“La bisbetica domata” di Shakespeare, regia di Loredana Scaramella, con Carlotta Proietti e Mauro Santopietro. Al Globe Theatre di Roma
Un sogno fascista: la doma della donna
Quasi tocca recuperare il lessico dell’avanspettacolo – il siparietto, lo stacchetto, l’intermezzo – e ripassare i ruoli delle vecchie compagnie, la soubrette, la soubrettina, il comico, l’attore di spalla, il brillante, il boy, il fantasista e le sei ballerine, più esattamente dodici gambe che qui non ci sono perché tutto sommato questa resta comunque La bisbetica domata di Shakespeare. Però insomma al Globe di Roma s’è fatto proprio teatro popolare, tre ore con l’intervallo che appunto è un intermezzo d’attori e musici che restano in scena a ballare, suonare, cantare mentre gli spettatori stanno un po’ dentro e un po’ fuori dalla sala, a metà fra la voglia di fumare e il desiderio di guardare.
Teatro popolare vuol dire che la crisi del teatro non c’è, la biglietteria lavora quanto un venditore di ghiaccio nel Sahara e il pubblico all’uscita, denso come quello d’un concerto rock, parla dello spettacolo innanzitutto e solo dopo di pizzerie. Sembra di essere tornati agli anni Trenta, alle platee delle arene estive dalla franca risata, gli spettatori l’uno sopra l’altro, un po’ di brezza serale per fortuna a soffiare frescura nel mucchio degli umani. E proprio negli anni del fascismo la regista Loredana Scaramella ha ambientato la commedia shakespeariana. L’ha un po’ distorta, l’ha tradotta, adattata e messa in scena ai tempi storici dell’avanspettacolo di modo che tutti quei balletti e tip-tap e sketches infilati senza il permesso del Bardo fossero adeguatamente giustificati. Ha così offerto ai suoi attori ogni possibilità di dispiegare l’ampiezza del loro talento, in special modo a Carlotta Proietti che fa il non facile ruolo del titolo, canta, recita, si esalta in scena quasi come una show-woman senza però mai perdere il personaggio di Caterina. Lo spettacolo è pensato per valorizzarla ma la Scaramella ha il pregio d’avere la capacità di organizzare il palcoscenico, i movimenti, la coralità di un collettivo, e sa dirigere gli attori, li mette tutti nelle condizioni di dispiegare il meglio. Ha il difetto di inzeppare lo spettacolo, ci mette dentro tanta roba – e canzoni e canzonette e scenette e macchiette – non sempre nei punti giusti peraltro, sicché qui è troppo pieno e lì troppo vuoto. Il ritmo è un filo teso sul quale tenere in bilico lo spettatore fra l’aspettativa e la sorpresa.

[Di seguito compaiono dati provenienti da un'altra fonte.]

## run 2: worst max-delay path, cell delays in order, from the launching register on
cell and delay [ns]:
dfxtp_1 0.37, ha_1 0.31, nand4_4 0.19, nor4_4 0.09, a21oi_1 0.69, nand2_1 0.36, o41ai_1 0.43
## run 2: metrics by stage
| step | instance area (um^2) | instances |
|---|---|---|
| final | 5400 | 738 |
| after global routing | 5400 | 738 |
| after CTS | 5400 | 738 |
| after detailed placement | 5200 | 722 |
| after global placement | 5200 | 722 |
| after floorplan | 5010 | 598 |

La protagonista, Carlotta Proietti, è un’artista di palcoscenico completa, molto capace al canto e all’interpretazione. Possiede una mimica e una gestualità altamente espressive senza essere forzate, non la si coglie mai in atteggiamenti inutili, in pose esibizionistiche, è sempre giusta in ciò che fa. Possiede i sensi che servono a un interprete: il senso del pubblico, del palcoscenico, del personaggio, della battuta.
Mauro Santopietro fa un Petruccio come l’arte vuole, sopra le righe giustamente, visto che deve piegare l’infernale Caterina, ma con la sotterranea malinconia del personaggio che l’autore ha costretto a una selvaggia e grottesca mascolinità quando tutto sommato ambirebbe a vivere in santa pace l’amore per la sua bella. Commedia su un sogno antifemminista (aggettivo anacronistico per il tempo di Shakespeare) nella quale Petruccio s’ingegna alla doma della donna. Però l’interprete tira fuori dal personaggio un aspetto di maschio ridicolo, di rodomonte buffone, annunciato all’inizio dello spettacolo dalla sua interpretazione del gerarca fascista, tutto uniforme e saluti romani. Così la sottomissione della femmina si manifesta come il desiderio grossolano di un maschio primitivo – i fascisti sono dei primitivi – alla ricerca di una falsa autoritaria armonia di coppia.
Da citare il quartetto “William Kemp” che suona dal vivo: al violino Adriano Dragotta, sassofoni Lorenzo Perracino, chitarra Franco Tinto, contrabbasso Daniele Ercoli. Scene di Fabiana Di Marco, costumi di Susanna Proietti, luci di Umile Vainieri che all’inizio paiono troppo cupe per una commedia ma poi si chiariscono le ragioni. Il collettivo degli altri quattordici attori è talmente buono e affiatato e gioioso, dall’ampio respiro teatrale che si spera di vederli tutti insieme in prossime occasioni.